Previous studies from our laboratory have shown that an extrinsic nitric oxide (NO) donor (i.e., nitroprusside) caused vasodilatation and negative inotropy by activating guanylate cyclase and increasing myocardial cyclic GMP. We tested the hypothesis that endogenous myocardial NO production would limit myocardial oxygen consumption and function in vivo. We used the NO synthase inhibitors N(G)-nitro-L-arginine methyl ester (L-NAME) and N(G)-monomethyl-L-arginine (L-NMMA) in nine open-chest anesthetized mongrel dogs. Either L-NAME (6 mg/kg) or L-NMMA (3 mg/kg) were infused into the left anterior descending coronary artery (LAD). The circumflex (CFX) coronary artery region served as a control.

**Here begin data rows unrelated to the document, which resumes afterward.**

This is an optimization exercise on Yosys and OpenROAD, whose aim is small area, a short achievable clock period and few clock cycles per item, not a production implementation. The RTL was checked by simulation tests, not by an equivalence proof against the original design. No activity file was given, so power comes from the tool's default toggle rates.

// scheduled_led_soft_ramp_dimmer_core
module scheduled_led_soft_ramp_dimmer_core (
  input  logic                clk_i,
  input  logic                rst_ni,
  input  logic                cfg_we_i,
  input  logic [CfgIdxW-1:0]  cfg_idx_i,
  input  logic [CfgDataW-1:0] cfg_wdata_i,
  input  logic                in_valid_i,
  output logic                in_ready_o,
  input  logic [20:0]         in_data_i,
  output logic                out_valid_o,
  input  logic                out_ready_i,
  output logic [65:0]         out_data_o
);
  logic [2:0][9:0] tgt_q;
  logic [16:0]     wstart_q, wstop_q;
  logic            smooth_q;
  logic [9:0]      dv_q;      
  logic [9:0]      step_q;
  always_ff @(posedge clk_i or negedge rst_ni) begin
    if (!rst_ni) begin
      tgt_q    <= '0;
      wstart_q <= '0;
      wstop_q  <= '0;
      smooth_q <= 1'b0;
      dv_q     <= DivisorReset;
      step_q   <= StepReset;
    end else if (cfg_we_i) begin
      case (cfg_idx_i)
        3'd0: tgt_q[0] <= cfg_wdata_i[9:0];
        3'd1: tgt_q[1] <= cfg_wdata_i[9:0];
        3'd2: tgt_q[2] <= cfg_wdata_i[9:0];
        3'd3: wstart_q <= cfg_wdata_i;
        3'd4: wstop_q  <= cfg_wdata_i;
        3'd5: smooth_q <= cfg_wdata_i[0];
        3'd6: dv_q     <= (cfg_wdata_i[9:0] == 10'd0) ? 10'd1 : cfg_wdata_i[9:0];
        default: step_q <= cfg_wdata_i[9:0];
      endcase
    end
  end
  logic       wr_div, wr_step;
  logic [2:0] wr_tgt;
  assign wr_div  = cfg_we_i && (cfg_idx_i == 3'd6);
  assign wr_step = cfg_we_i && (cfg_idx_i == 3'd7);
  assign wr_tgt  = {cfg_we_i && (cfg_idx_i == 3'd2),
  ...
Settings: LEC_CHECK=0, CAP_MARGIN=20, CORE_MARGIN=2, CORE_UTILIZATION=40, SLEW_MARGIN=20; clock period 10.0 ns.
standard.sh (not shown) runs the stock make flow with config.mk's settings and CLKGATE_MAP_FILE= SYNTH_SCRIPT=/design/flow/synth_recipe.tcl, a recipe that flattens the netlist after the stock synthesis.
==> flow/flow/run.sh <==
#!/bin/bash
set -euo pipefail
bash standard.sh finish SETUP_SLACK_MARGIN=6.25 \
  'BUFFER_PORTS_ARGS=-buffer_cell sky130_fd_sc_hd__buf_2' > make.log 2>&1
The baseline finished clean.
Testbench counts at the start, summed over its fixed seeds: cycles 4,549, items 3,822.
Then changed:
==> flow/flow/run.sh (replaced) <==
#!/bin/bash
set -euo pipefail
bash standard.sh finish SETUP_SLACK_MARGIN=6 \
  'BUFFER_PORTS_ARGS=-buffer_cell sky130_fd_sc_hd__buf_2' > make.log 2>&1
Settings changed: CAP_MARGIN 20 to 5, SLEW_MARGIN 20 to 5.
Outcome: Register-to-register slack is worse by 0.13 ns. Total power drops by 6.5%. Routed wire length drops by 1.8%.
Then changed:
==> flow/flow/run.sh (replaced) <==
#!/bin/bash
set -euo pipefail
bash standard.sh finish SETUP_SLACK_MARGIN=6 \
  'BUFFER_PORTS_ARGS=-buffer_cell sky130_fd_sc_hd__buf_1' > make.log 2>&1
Settings changed: CAP_MARGIN 5 to 20, SLEW_MARGIN 5 to 20.
Outcome: The new run ran to the end with no violations. Final cell count is about the same. Final area fell by 0.39%. Total power rose by 0.42%. Worst setup slack got worse by 0.070 ns. Die area stays the same. Count of clock-buffer cells in the layout fell by 15. Clock skew fell by 0.0075 ns. Area after synthesis stays the same. Synthesized cell count is unchanged. Sequential cell count stays the same. Routed wire length rose by 0.46%.
Then changed:
==> flow/flow/run.sh (replaced) <==
#!/bin/bash
set -euo pipefail
bash standard.sh finish SETUP_SLACK_MARGIN=6 \
  'BUFFER_PORTS_ARGS=-buffer_cell sky130_fd_sc_hd__buf_2' > make.log 2>&1
Settings changed: PLACE_DENSITY set to 0.75.
Outcome: Final cell count barely changes. Final area stays flat. Non-clock buffer count falls by 7.
Then changed:
Settings changed: CTS_BUF_LIST set to sky130_fd_sc_hd__clkbuf_4 sky130_fd_sc_hd__clkbuf_8, PLACE_DENSITY 0.75 to not set.
Outcome: Synthesized area is unchanged; non-clock buffer count went up by 6; core utilization increases by 0.44 points; worst setup slack is worse by 0.013 ns; clock power barely changes.

## re-timing with driven ports
The flow's constraints put no driver on any port. The routed layouts listed below were extracted and timed again, unchanged, in two steps. Step 1, drivers: a clkbuf_16 drives clk_i and a buf_2 each remaining input, both assumed. Step 2 adds t to the input delays and takes it off the output delays; t is the mean of the earliest and latest rising clock arrival at the registers after step 1. Input paths then give back, and output paths get back, about the clock's delay inside the block. a / b / c = no drivers / after step 1 / after step 2; a / b = the first two.
run	t, ns	slack for setup (ns)	worst setup path after step 2
the first run	0.697	6.210 / 6.210 / 5.648	input to register
the second run	0.668	6.068 / 6.079 / 5.443	input to register
the third run	0.665	5.998 / 5.998 / 5.471	input to register
the fourth run	0.669	6.018 / 6.018 / 5.451	input to register
the fifth run	0.734	6.005 / 6.050 / 5.315	input to register
After both steps every run listed still meets setup and hold. The setup slack of the fifth run, which loses most, moves by +0.045 ns with the drivers and by -0.690 ns with both steps.
Context: an optimization exercise on an open-source flow, tuned for small area and few clock cycles per item. The choices shown serve that exercise and are no tape-out recipe. Where RTL was checked, it was by simulation tests only, not by an equivalence proof against the original. No functional check of the RTL was part of run 2.

## flow/design.v (module list and top-level ports; edited modules follow where they fit)
// module fp_mult_pipe: 1722 lines
module fp_mult_pipe #(
    parameter int EXP_W = 8,
    parameter int MAN_W = 23
) (
    input  logic                 clk,
    input  logic                 rst,
    input  logic                 in_valid,
    output logic                 in_ready,
    input  logic [EXP_W+MAN_W:0] a,
    input  logic [EXP_W+MAN_W:0] b,
    input  logic [2:0]           rnd,
    output logic                 out_valid,
    input  logic                 out_ready,
    output logic [EXP_W+MAN_W:0] z,
    output logic [7:0]           status
);
  // ...
==> flow/flow/run.sh <==
#!/bin/bash
# The standard layout (standard.sh: the standard flow's synthesis and ORFS flow), with every
# input and output port buffered by a plain buf_1 instead of the default port
# buffer cell, and the timing-driven global placement's resizer changes not
# kept (GPL_KEEP_OVERFLOW=0): repair_timing after CTS fixes what is needed.
# The make output is kept in flow_make.log; each ORFS step writes its own log
# under orfs/logs/.
set -euo pipefail
export BUFFER_PORTS_ARGS="-buffer_cell sky130_fd_sc_hd__buf_1"
export GPL_KEEP_OVERFLOW=0
bash standard.sh finish > flow_make.log 2>&1
==> flow/standard.sh <==
#!/bin/bash
# synth_recipe.tcl (not shown) runs the flow's synth.tcl, then flattens the netlist and writes it again
# the make line also repeats each setting of config.mk as NAME=value (left out here)
make -C /OpenROAD-flow-scripts/flow DESIGN_CONFIG=/design/flow/config.mk WORK_HOME=/design/flow/orfs CLKGATE_MAP_FILE= SYNTH_SCRIPT=/design/flow/synth_recipe.tcl "${@:-finish}"
==> flow/config.mk <==
export PLATFORM = sky130hd
export DESIGN_NAME = fp_mult_pipe
export DESIGN_NICKNAME = fp_mult_pipe
export VERILOG_FILES = /design/flow/design.v
export SDC_FILE = /design/flow/constraint.sdc
export NUM_CORES = 4
export LEC_CHECK = 0
export ABC_AREA = 1
export CAP_MARGIN = 20
export CORE_MARGIN = 2
export CORE_UTILIZATION = 70
export CTS_BUF_LIST = sky130_fd_sc_hd__clkbuf_4 sky130_fd_sc_hd__clkbuf_8
export SLEW_MARGIN = 20
==> flow/constraint.sdc <==
create_clock -name core_clock -period 7.5 [get_ports {clk}]
set_input_delay 1.5000 -clock core_clock [delete_from_list [all_inputs] [get_ports {clk}]]
set_output_delay 1.5000 -clock core_clock [all_outputs]
set_load 0.01 [all_outputs]
This design comes from an exercise in tuning for small area, a short achievable clock period and few clock cycles per item on the open sky130 flow, not from production work.
The RTL was checked by simulation tests, not by an equivalence proof against the original design.
Power figures rest on the tool's default switching activity, not on a simulated workload. No driver is modelled on the clock port, so clocking that relies on it looks cheaper here than on a real chip.

Setup of run 1:
==> flow/design.v (excerpt) <==
module softmax_normalizer (
    input  logic        aclk,
    input  logic        aresetn,
    input  logic        s_tvalid,
    output logic        s_tready,
    input  logic [15:0] s_tdata,    
    input  logic        s_tlast,    
    output logic        m_tvalid,
    input  logic        m_tready,
    output logic [15:0] m_tdata,    
    output logic        m_tlast,    
    output logic        m_tuser     
);
Size in the first run: roughly 41 I/O pins, roughly 140000 µm² of cells after synthesis.
==> flow/config.mk <==
export PLATFORM = sky130hd
export DESIGN_NAME = softmax_normalizer
export DESIGN_NICKNAME = softmax_normalizer
export VERILOG_FILES = /design/flow/design.v
export SDC_FILE = /design/flow/constraint.sdc
export NUM_CORES = 4
export LEC_CHECK = 0
export CAP_MARGIN = 20
export CORE_MARGIN = 2
export CORE_UTILIZATION = 60
export PLACE_DENSITY = 0.7
export SLEW_MARGIN = 20
==> flow/constraint.sdc <==
create_clock -name core_clock -period 11.0 [get_ports {aclk}]
set_input_delay 2.2000 -clock core_clock [delete_from_list [all_inputs] [get_ports {aclk}]]
set_output_delay 2.2000 -clock core_clock [all_outputs]
set_load 0.01 [all_outputs]
standard.sh (not shown) runs the stock make flow with config.mk's settings and CLKGATE_MAP_FILE= SYNTH_SCRIPT=/design/flow/synth_recipe.tcl, a recipe that flattens the netlist after the stock synthesis.
==> flow/flow/run.sh <==
#!/bin/bash
# Layout flow: the standard flow (standard.sh), with the standard synthesis run
# unchanged. Two changes to how the layout is made: the port buffers that placement
# inserts on every input and output are buf_4 cells, and the timing repair of the later
# steps aims below the clock period (a setup margin of REPAIR_MARGIN ns).
# Each step's output goes to a log of its own.
set -euo pipefail
REPAIR_MARGIN=7.2
bash standard.sh synth > synth.log 2>&1
bash standard.sh SETUP_SLACK_MARGIN=$REPAIR_MARGIN "BUFFER_PORTS_ARGS=-buffer_cell sky130_fd_sc_hd__buf_4" finish > layout.log 2>&1
Run 1 has completed all stages; timing, DRC and antenna checks passed.
Testbench counts of run 1, summed over its fixed seeds: cycles 12,162, items 10,857.
The inputs of run 2 differ from those of run 1 as listed below.
Settings: clearing PLACE_DENSITY, which used to be 0.7; swapping 60 for 40 in CORE_UTILIZATION.
==> flow/flow/run.sh <==
#!/bin/bash
# Layout flow: the standard flow (standard.sh), with the standard synthesis run
# unchanged. Changes to how the layout is made: the port buffers that placement
# inserts on every input and output are buf_4 cells; clock tree synthesis uses larger
# sink clusters and no dummy balancing loads; and the timing repair of the later steps
# aims below the clock period (a setup margin of REPAIR_MARGIN ns).
# Each step's output goes to a log of its own.
set -euo pipefail
REPAIR_MARGIN=7.6
bash standard.sh synth > synth.log 2>&1
bash standard.sh SETUP_SLACK_MARGIN=$REPAIR_MARGIN \
    "BUFFER_PORTS_ARGS=-buffer_cell sky130_fd_sc_hd__buf_4" \
    "CTS_ARGS=-sink_clustering_enable -repair_clock_nets -dont_use_dummy_load -sink_clustering_size 30 -sink_clustering_max_diameter 100" \
    finish > layout.log 2>&1
==> comparison <==
- Comparing proportion of cell area occupied by registers for run 2 and run 1, the bigger number came from run 2.
- In run 2, the cell area after layout came out 2.1% below the value in run 1.
- Slew at the pin with the worst max-slew slack, run 2 and run 1: lower on run 2
- Looking at launching instance or port of the critical path, the rpa_q[1]$_SDFFE_PN0N_ result is from run 1; the ov_q$_SDFF_PN0_ one comes from run 2.
- Run 2 against run 1: filler-free cell count of the finished design grew by 10%, number of placed cells counting well taps went up by 1526, fraction of power consumed by the clock network went down, number of global-route vias before repair went down.
- Maximum fanout along the worst path: run 2 vs run 1 down 69
Source: an optimization exercise on an open RTL-to-GDS flow (aim: small area, a short achievable clock period and few clock cycles). Production flows keep margins and buffers that such runs may drop.
The RTL was checked by simulation tests, not by an equivalence proof against the original design.

Setup of JK:
==> flow/design.v (excerpt) <==
module md_unit
#(
    parameter int MULT_CYCLES = 5,
    parameter int DIV_CYCLES  = 10
) (
    input  logic        clk,
    input  logic        reset,
    input  logic        start,
    input  logic        cancel,
    input  logic [2:0]  op,
    input  logic [31:0] a,
    input  logic [31:0] b,
    output logic        busy,
    output logic [31:0] hi,
    output logic [31:0] lo
);
    logic [31:0] ra;             
    logic [31:0] rb;             
    logic        first;          
    logic        fix;            
    logic        isdiv;
    logic        sg;             
    logic        an;             
    logic [2:0]  cnt;            
    logic [2:0]  na, nb;         
    logic [5:0]  lza, lzb;       
    logic accept, mul_op, div_op, sg_op;
    assign accept = start && !cancel && !busy;
    assign mul_op = (op == 3'd1) || (op == 3'd2);
    assign div_op = (op == 3'd3) || (op == 3'd4);
    assign sg_op  = (op == 3'd1) || (op == 3'd3);
    function automatic logic [2:0] nchunks(input logic [31:0] x, input logic s);
        logic f1, f2, f3;
  ...
==> flow/config.mk <==
export PLATFORM = sky130hd
export DESIGN_NAME = md_unit
export DESIGN_NICKNAME = md_unit
export VERILOG_FILES = /design/flow/design.v
export SDC_FILE = /design/flow/constraint.sdc
export NUM_CORES = 4
export LEC_CHECK = 0
export ABC_AREA = 1
export CAP_MARGIN = 20
export CORE_MARGIN = 2
export CORE_UTILIZATION = 40
export SLEW_MARGIN = 20
==> flow/constraint.sdc <==
create_clock -name core_clock -period 100.0 [get_ports {clk}]
set_input_delay 20.0000 -clock core_clock [delete_from_list [all_inputs] [get_ports {clk}]]
set_output_delay 20.0000 -clock core_clock [all_outputs]
set_load 0.01 [all_outputs]
standard.sh (not shown) runs the stock make flow with config.mk's settings and CLKGATE_MAP_FILE= SYNTH_SCRIPT=/design/flow/synth_recipe.tcl, a recipe that flattens the netlist after the stock synthesis.
==> flow/flow/run.sh <==
#!/bin/bash
# The standard layout, with the resizer's repair_timing asked for a large setup margin so
# that it shortens the register-to-register paths well below the clock period.
set -euo pipefail
bash standard.sh SETUP_SLACK_MARGIN=79 finish > standard_flow.log 2>&1
Testbench counts of JK, summed over its fixed seeds: cycles 69,983.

Regional segment work was calculated as the integrated product of local force (miniature transducer) and segment shortening (ultrasonic crystals). Local myocardial O2 consumption was determined using an ultrasonic LAD flow probe and local arterial-venous O2 content difference (oximetry). Cyclic GMP levels were obtained via a radioimmunoassay. Both L-NAME and L-NMMA caused a local decrease in coronary blood flow (LAD flow: 80 +/- 8 to 69 +/- 7 ml/min/100 g [means +/- SEM]) and increased O2 extraction (9.1 +/- 0.6 to 10.2 +/- 0.7 ml O2/100 ml). However, this led to no change in local O2 consumption. LAD segment force was not altered (12.1 +/- 0.7 to 11.6 +/- 0.9 g), nor was the percent shortening changed (10.8 +/- 1.8% to 10.0 +/- 1.4%) by L-NAME or L-NMMA, leading to no net change in segment work. Myocardial cyclic GMP levels were not different in a comparison between the LAD (1.7 +/- 0.4 pmoles/g) and control (1.7 +/- 0.2) regions with either L-NAME or L-NMMA. We conclude that blockade of endogenous NO production with L-NAME and L-NMMA is sufficient to cause vasoconstriction in the heart of anesthetized dogs. However, this dose did not lead to alteration in local myocardial function, O2 consumption, or cyclic GMP levels.